## WORK INSTRUCTION
Counting the line with "localparam int unsigned GAP_CYC" as the last one, copy out the lines of the data exactly from the first onward.

Collection entries
↓
<file path="src/core/llic_pkg.sv">
/*
 Constants shared by the lock indicator and link controller and its pulse timer.
 Assumes a 25 MHz core clock; all times except the one-second deny delay (DENY_CYC in llic_top) are turned into cycle counts here.
*/
// Function
// - power-up: red major, green minor, silent
// - relock: one red flash, one beep
// - rex plus card held 8 s starts link
// - green flash, up to three requests per channel
// - twenty second error test, flash per result
// - success: channel count green flashes and beeps
// - failure: two red flashes, one long beep
// - card read beeps once, unread silent
// - reader lost: one red flash, no sound
// - denied: two red flashes, one beep, delayed
// - granted: unlock, green flash, then relock
package llic_pkg;
	localparam int unsigned CLK_HZ = 25000000;
	localparam int unsigned FLASH_MS = 200;
	localparam int unsigned GAP_MS = 200;
	localparam int unsigned LONG_MS = 1000;
	localparam int unsigned HOLD_S = 8;
	localparam int unsigned PER_S = 20;
	localparam int unsigned RELOCK_S = 3;
	localparam int unsigned REPLY_MS = 100;
	localparam int unsigned FLASH_CYC = CLK_HZ / 1000 * FLASH_MS;
	localparam int unsigned GAP_CYC = CLK_HZ / 1000 * GAP_MS;
	localparam int unsigned LONG_CYC = CLK_HZ / 1000 * LONG_MS;
	localparam int unsigned HOLD_CYC = CLK_HZ * HOLD_S;
	localparam int unsigned PER_CYC = CLK_HZ * PER_S;
	localparam int unsigned RELOCK_CYC = CLK_HZ * RELOCK_S;
	localparam int unsigned REPLY_CYC = CLK_HZ / 1000 * REPLY_MS;
	localparam logic [3:0] CHAN_FIRST = 4'h1;
	localparam logic [3:0] CHAN_LAST = 4'hf;
	localparam logic [1:0] REQ_TRIES = 2'h3;
	localparam logic [3:0] DENY_FLASHES = 4'h2;
	localparam logic [3:0] FAIL_FLASHES = 4'h2;
	localparam logic [3:0] ONE = 4'h1;
	typedef enum logic [1:0] {LLIC_RED, LLIC_GREEN, LLIC_NONE} llic_colour_t;
	typedef enum {
		LLIC_IDLE, LLIC_VER_MAJ, LLIC_VER_MIN, LLIC_ARM, LLIC_LINK_GO, LLIC_REQ,
		LLIC_WAIT, LLIC_PER, LLIC_PER_END, LLIC_OK, LLIC_FAIL, LLIC_DENY_WAIT,
		LLIC_DENY, LLIC_UNLOCK, LLIC_OPEN, LLIC_RELOCK, LLIC_DONE
	} llic_state_t;
endpackage

</file>
<file path="src/core/llic_pulser.sv">
/*
 Pulse train generator: emits a number of flashes with optional beeps.
 Assumes start is a one-cycle request while busy is low.
*/
`timescale 1ns/1ps
module llic_pulser #(
	parameter int unsigned ON_CYC = llic_pkg::FLASH_CYC,
	parameter int unsigned OFF_CYC = llic_pkg::GAP_CYC,
	parameter int unsigned LONG_CYC = llic_pkg::LONG_CYC
) (
	// clocking
	input wire logic clk_in,
	input wire logic rst_n_in,
	input wire logic ce_in,
	// request
	input wire logic start_in,
	input wire logic [3:0] count_in,
	input wire logic red_in,
	input wire logic green_in,
	input wire logic [3:0] beeps_in,
	input wire logic long_in,
	// outputs
	output logic busy_out,
	output logic red_out,
	output logic green_out,
	output logic beep_out
);
	logic [3:0] left_r;
	logic [3:0] beeps_r;
	logic red_r;
	logic green_r;
	logic long_r;
	logic on_r;
	logic [31:0] cnt_r;

	always_ff @(posedge clk_in or negedge rst_n_in) begin
		if (!rst_n_in) begin
			left_r <= 4'h0;
			beeps_r <= 4'h0;
			red_r <= 1'b0;
			green_r <= 1'b0;
			long_r <= 1'b0;
			on_r <= 1'b0;
			cnt_r <= 32'h0;
			busy_out <= 1'b0;
			red_out <= 1'b0;
			green_out <= 1'b0;
			beep_out <= 1'b0;
		end else if (ce_in) begin
			if (!busy_out) begin
				if (start_in && (count_in != 4'h0 || beeps_in != 4'h0)) begin
					left_r <= (count_in > beeps_in) ? count_in : beeps_in;
					beeps_r <= beeps_in;
					red_r <= red_in;
					green_r <= green_in;
					long_r <= long_in;
					busy_out <= 1'b1;
					on_r <= 1'b0;
					cnt_r <= 32'h0;
				end
			end else if (cnt_r != 32'h0) begin
				cnt_r <= cnt_r - 32'h1;
			end else if (!on_r) begin
				if (left_r == 4'h0) begin
					busy_out <= 1'b0;
				end else begin
					on_r <= 1'b1;
					red_out <= red_r;
					green_out <= green_r;
					beep_out <= beeps_r != 4'h0;
					cnt_r <= (long_r && beeps_r != 4'h0) ? LONG_CYC - 1 : ON_CYC - 1;
				end
			end else begin
				on_r <= 1'b0;
				red_out <= 1'b0;
				green_out <= 1'b0;
				beep_out <= 1'b0;
				left_r <= left_r - 4'h1;
				if (beeps_r != 4'h0) begin
					beeps_r <= beeps_r - 4'h1;
				end
				cnt_r <= OFF_CYC - 1;
			end
		end
	end
endmodule

</file>
<file path="src/core/llic_top.sv">
/*
 Lock link and indicator controller: link sequence over the RF modem
 and LED/sounder patterns for version, card, access and relock events.
 Assumes an RF modem and reader front end on the same clock, except the
 lever and card-present pins which are synchronised here.
*/
`timescale 1ns/1ps
module llic_top #(
	parameter int unsigned HOLD_CYC = llic_pkg::HOLD_CYC,
	parameter int unsigned PER_CYC = llic_pkg::PER_CYC,
	parameter int unsigned RELOCK_CYC = llic_pkg::RELOCK_CYC,
	parameter int unsigned REPLY_CYC = llic_pkg::REPLY_CYC,
	parameter int unsigned DENY_CYC = llic_pkg::CLK_HZ,
	parameter int unsigned ON_CYC = llic_pkg::FLASH_CYC,
	parameter int unsigned OFF_CYC = llic_pkg::GAP_CYC,
	parameter int unsigned LONG_CYC = llic_pkg::LONG_CYC,
	parameter logic [3:0] VER_MAJOR = 4'h1,
	parameter logic [3:0] VER_MINOR = 4'h0
) (
	// clocking
	input wire logic core_clk_in,
	input wire logic rst_n_in,
	input wire logic ce_in,
	// pins from the door
	input wire logic rex_in,
	input wire logic card_present_in,
	// reader front end, same clock
	input wire logic card_read_in,
	input wire logic reader_lost_in,
	input wire logic access_grant_in,
	input wire logic access_deny_in,
	// rf modem, same clock
	input wire logic rf_reply_in,
	input wire logic rf_good_in,
	input wire logic rf_bad_in,
	input wire logic rf_quality_ok_in,
	// rf modem controls
	output logic rf_req_out,
	output logic [3:0] rf_chan_out,
	output logic linked_out,
	// actuators and indicators
	output logic motor_unlock_out,
	output logic motor_lock_out,
	output logic led_red_out,
	output logic led_green_out,
	output logic sounder_out
);
	logic rst_s1_r;
	logic rst_r;
	logic rex_s1_r;
	logic rex_r;
	logic card_s1_r;
	logic card_r;
	logic card_d_r;
	llic_pkg::llic_state_t state_r;
	logic [31:0] tmr_r;
	logic [1:0] tries_r;
	logic [3:0] chan_r;
	logic p_start_nxt;
	logic [3:0] p_cnt_nxt;
	logic p_red_nxt;
	logic p_green_nxt;
	logic [3:0] p_beep_nxt;
	logic p_long_nxt;
	logic p_busy;
	logic p_red;
	logic p_green;
	logic p_beep;
	logic rx_red_r;
	logic rx_green_r;
	logic card_edge;
	logic in_link;

	// reset release is synchronised so all state leaves reset together
	always_ff @(posedge core_clk_in or negedge rst_n_in) begin
		if (!rst_n_in) begin
			rst_s1_r <= 1'b0;
			rst_r <= 1'b0;
		end else begin
			rst_s1_r <= 1'b1;
			rst_r <= rst_s1_r;
		end
	end

	// lever and card pins are asynchronous to the core clock
	always_ff @(posedge core_clk_in or negedge rst_r) begin
		if (!rst_r) begin
			rex_s1_r <= 1'b0;
			rex_r <= 1'b0;
			card_s1_r <= 1'b0;
			card_r <= 1'b0;
			card_d_r <= 1'b0;
		end else if (ce_in) begin
			rex_s1_r <= rex_in;
			rex_r <= rex_s1_r;
			card_s1_r <= card_present_in;
			card_r <= card_s1_r;
			card_d_r <= card_r;
		end
	end

	assign card_edge = card_r && !card_d_r;
	assign in_link = state_r == llic_pkg::LLIC_PER;

	// pulse requests per state; the train runs to completion before the next
	always_comb begin
		p_start_nxt = 1'b0;
		p_cnt_nxt = 4'h0;
		p_red_nxt = 1'b0;
		p_green_nxt = 1'b0;
		p_beep_nxt = 4'h0;
		p_long_nxt = 1'b0;
		if (!p_busy) begin
			case (state_r)
				llic_pkg::LLIC_VER_MAJ: begin
					p_start_nxt = 1'b1;
					p_cnt_nxt = VER_MAJOR;
					p_red_nxt = 1'b1;
				end
				llic_pkg::LLIC_VER_MIN: begin
					p_start_nxt = 1'b1;
					p_cnt_nxt = VER_MINOR;
					p_green_nxt = 1'b1;
				end
				llic_pkg::LLIC_LINK_GO: begin
					p_start_nxt = 1'b1;
					p_cnt_nxt = llic_pkg::ONE;
					p_green_nxt = 1'b1;
				end
				llic_pkg::LLIC_REQ: begin
					p_start_nxt = 1'b1;
					p_cnt_nxt = llic_pkg::ONE;
					p_red_nxt = 1'b1;
				end
				llic_pkg::LLIC_OK: begin
					p_start_nxt = 1'b1;
					p_cnt_nxt = chan_r;
					p_green_nxt = 1'b1;
					p_beep_nxt = chan_r;
				end
				llic_pkg::LLIC_FAIL: begin
					p_start_nxt = 1'b1;
					p_cnt_nxt = llic_pkg::FAIL_FLASHES;
					p_red_nxt = 1'b1;
					p_beep_nxt = llic_pkg::ONE;
					p_long_nxt = 1'b1;
				end
				llic_pkg::LLIC_DENY: begin
					p_start_nxt = 1'b1;
					p_cnt_nxt = llic_pkg::DENY_FLASHES;
					p_red_nxt = 1'b1;
					p_beep_nxt = llic_pkg::ONE;
				end
				llic_pkg::LLIC_UNLOCK: begin
					p_start_nxt = 1'b1;
					p_cnt_nxt = llic_pkg::ONE;
					p_green_nxt = 1'b1;
				end
				llic_pkg::LLIC_RELOCK: begin
					p_start_nxt = 1'b1;
					p_cnt_nxt = llic_pkg::ONE;
					p_red_nxt = 1'b1;
					p_beep_nxt = llic_pkg::ONE;
				end
				llic_pkg::LLIC_IDLE: begin
					if (card_read_in) begin
						p_start_nxt = 1'b1;
						p_beep_nxt = llic_pkg::ONE;
					end else if (reader_lost_in) begin
						p_start_nxt = 1'b1;
						p_cnt_nxt = llic_pkg::ONE;
						p_red_nxt = 1'b1;
					end
				end
				default: begin
					p_start_nxt = 1'b0;
				end
			endcase
		end
	end

	llic_pulser #(
		.ON_CYC(ON_CYC),
		.OFF_CYC(OFF_CYC),
		.LONG_CYC(LONG_CYC)
	) u_pulser (
		.clk_in(core_clk_in),
		.rst_n_in(rst_r),
		.ce_in(ce_in),
		.start_in(p_start_nxt),
		.count_in(p_cnt_nxt),
		.red_in(p_red_nxt),
		.green_in(p_green_nxt),
		.beeps_in(p_beep_nxt),
		.long_in(p_long_nxt),
		.busy_out(p_busy),
		.red_out(p_red),
		.green_out(p_green),
		.beep_out(p_beep)
	);

	// main sequencer; the pulser must be idle before a state with a train moves on
	always_ff @(posedge core_clk_in or negedge rst_r) begin
		if (!rst_r) begin
			state_r <= llic_pkg::LLIC_VER_MAJ;
			tmr_r <= 32'h0;
			tries_r <= 2'h0;
			chan_r <= llic_pkg::CHAN_FIRST;
			linked_out <= 1'b0;
			rf_req_out <= 1'b0;
			motor_unlock_out <= 1'b0;
			motor_lock_out <= 1'b0;
		end else if (ce_in) begin
			rf_req_out <= 1'b0;
			motor_unlock_out <= 1'b0;
			motor_lock_out <= 1'b0;
			case (state_r)
				llic_pkg::LLIC_VER_MAJ: begin
					if (p_start_nxt || VER_MAJOR == 4'h0) begin
						state_r <= llic_pkg::LLIC_VER_MIN;
					end
				end
				llic_pkg::LLIC_VER_MIN: begin
					if (p_start_nxt || VER_MINOR == 4'h0) begin
						state_r <= llic_pkg::LLIC_DONE;
					end
				end
				llic_pkg::LLIC_IDLE: begin
					tmr_r <= 32'h0;
					if (rex_r && card_edge) begin
						state_r <= llic_pkg::LLIC_ARM;
					end else if (access_grant_in) begin
						state_r <= llic_pkg::LLIC_UNLOCK;
					end else if (access_deny_in) begin
						state_r <= llic_pkg::LLIC_DENY_WAIT;
					end
				end
				llic_pkg::LLIC_ARM: begin
					if (!rex_r) begin
						state_r <= llic_pkg::LLIC_IDLE;
					end else if (tmr_r >= HOLD_CYC - 1) begin
						tmr_r <= 32'h0;
						tries_r <= 2'h0;
						state_r <= llic_pkg::LLIC_LINK_GO;
					end else begin
						tmr_r <= tmr_r + 32'h1;
					end
				end
				llic_pkg::LLIC_LINK_GO: begin
					if (p_start_nxt) begin
						state_r <= llic_pkg::LLIC_REQ;
					end
				end
				llic_pkg::LLIC_REQ: begin
					if (p_start_nxt) begin
						rf_req_out <= 1'b1;
						tries_r <= tries_r + 2'h1;
						tmr_r <= 32'h0;
						state_r <= llic_pkg::LLIC_WAIT;
					end
				end
				llic_pkg::LLIC_WAIT: begin
					if (rf_reply_in) begin
						tmr_r <= 32'h0;
						state_r <= llic_pkg::LLIC_PER;
					end else if (tmr_r >= REPLY_CYC - 1) begin
						tmr_r <= 32'h0;
						state_r <= llic_pkg::LLIC_REQ;
						if (tries_r == llic_pkg::REQ_TRIES) begin
							tries_r <= 2'h0;
							chan_r <= (chan_r == llic_pkg::CHAN_LAST) ? llic_pkg::CHAN_FIRST
								: chan_r + 4'h1;
						end
					end else begin
						tmr_r <= tmr_r + 32'h1;
					end
				end
				llic_pkg::LLIC_PER: begin
					if (tmr_r >= PER_CYC - 1) begin
						state_r <= llic_pkg::LLIC_PER_END;
					end else begin
						tmr_r <= tmr_r + 32'h1;
					end
				end
				llic_pkg::LLIC_PER_END: begin
					if (!p_busy) begin
						state_r <= rf_quality_ok_in ? llic_pkg::LLIC_OK : llic_pkg::LLIC_FAIL;
					end
				end
				llic_pkg::LLIC_OK: begin
					if (p_start_nxt) begin
						linked_out <= 1'b1;
						state_r <= llic_pkg::LLIC_DONE;
					end
				end
				llic_pkg::LLIC_FAIL: begin
					if (p_start_nxt) begin
						state_r <= llic_pkg::LLIC_DONE;
					end
				end
				llic_pkg::LLIC_DENY_WAIT: begin
					if (tmr_r >= DENY_CYC - 1) begin
						state_r <= llic_pkg::LLIC_DENY;
					end else begin
						tmr_r <= tmr_r + 32'h1;
					end
				end
				llic_pkg::LLIC_DENY: begin
					if (p_start_nxt) begin
						state_r <= llic_pkg::LLIC_DONE;
					end
				end
				llic_pkg::LLIC_UNLOCK: begin
					if (p_start_nxt) begin
						motor_unlock_out <= 1'b1;
						tmr_r <= 32'h0;
						state_r <= llic_pkg::LLIC_OPEN;
					end
				end
				llic_pkg::LLIC_OPEN: begin
					if (tmr_r >= RELOCK_CYC - 1) begin
						state_r <= llic_pkg::LLIC_RELOCK;
					end else begin
						tmr_r <= tmr_r + 32'h1;
					end
				end
				llic_pkg::LLIC_RELOCK: begin
					if (p_start_nxt) begin
						motor_lock_out <= 1'b1;
						state_r <= llic_pkg::LLIC_DONE;
					end
				end
				llic_pkg::LLIC_DONE: begin
					if (!p_busy) begin
						state_r <= llic_pkg::LLIC_IDLE;
					end
				end
				default: begin
					state_r <= llic_pkg::LLIC_IDLE;
				end
			endcase
		end
	end

	always_ff @(posedge core_clk_in or negedge rst_r) begin
		if (!rst_r) begin
			rx_red_r <= 1'b0;
			rx_green_r <= 1'b0;
		end else if (ce_in) begin
			rx_green_r <= in_link && rf_good_in;
			rx_red_r <= in_link && rf_bad_in && !rf_good_in;
		end
	end

	// outputs registered so glitches from the state decode never reach the LEDs
	always_ff @(posedge core_clk_in or negedge rst_r) begin
		if (!rst_r) begin
			led_red_out <= 1'b0;
			led_green_out <= 1'b0;
			sounder_out <= 1'b0;
			rf_chan_out <= llic_pkg::CHAN_FIRST;
		end else if (ce_in) begin
			led_red_out <= p_red || rx_red_r;
			led_green_out <= p_green || rx_green_r;
			sounder_out <= p_beep;
			rf_chan_out <= chan_r;
		end
	end
endmodule

</file>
↑
## ANSWER BOX
<file path="src/core/llic_pkg.sv">
/*
 Constants shared by the lock indicator and link controller and its pulse timer.
 Assumes a 25 MHz core clock; all times except the one-second deny delay (DENY_CYC in llic_top) are turned into cycle counts here.
*/
// Function
// - power-up: red major, green minor, silent
// - relock: one red flash, one beep
// - rex plus card held 8 s starts link
// - green flash, up to three requests per channel
// - twenty second error test, flash per result
// - success: channel count green flashes and beeps
// - failure: two red flashes, one long beep
// - card read beeps once, unread silent
// - reader lost: one red flash, no sound
// - denied: two red flashes, one beep, delayed
// - granted: unlock, green flash, then relock
package llic_pkg;
	localparam int unsigned CLK_HZ = 25000000;
	localparam int unsigned FLASH_MS = 200;
	localparam int unsigned GAP_MS = 200;
	localparam int unsigned LONG_MS = 1000;
	localparam int unsigned HOLD_S = 8;
	localparam int unsigned PER_S = 20;
	localparam int unsigned RELOCK_S = 3;
	localparam int unsigned REPLY_MS = 100;
	localparam int unsigned FLASH_CYC = CLK_HZ / 1000 * FLASH_MS;
	localparam int unsigned GAP_CYC = CLK_HZ / 1000 * GAP_MS;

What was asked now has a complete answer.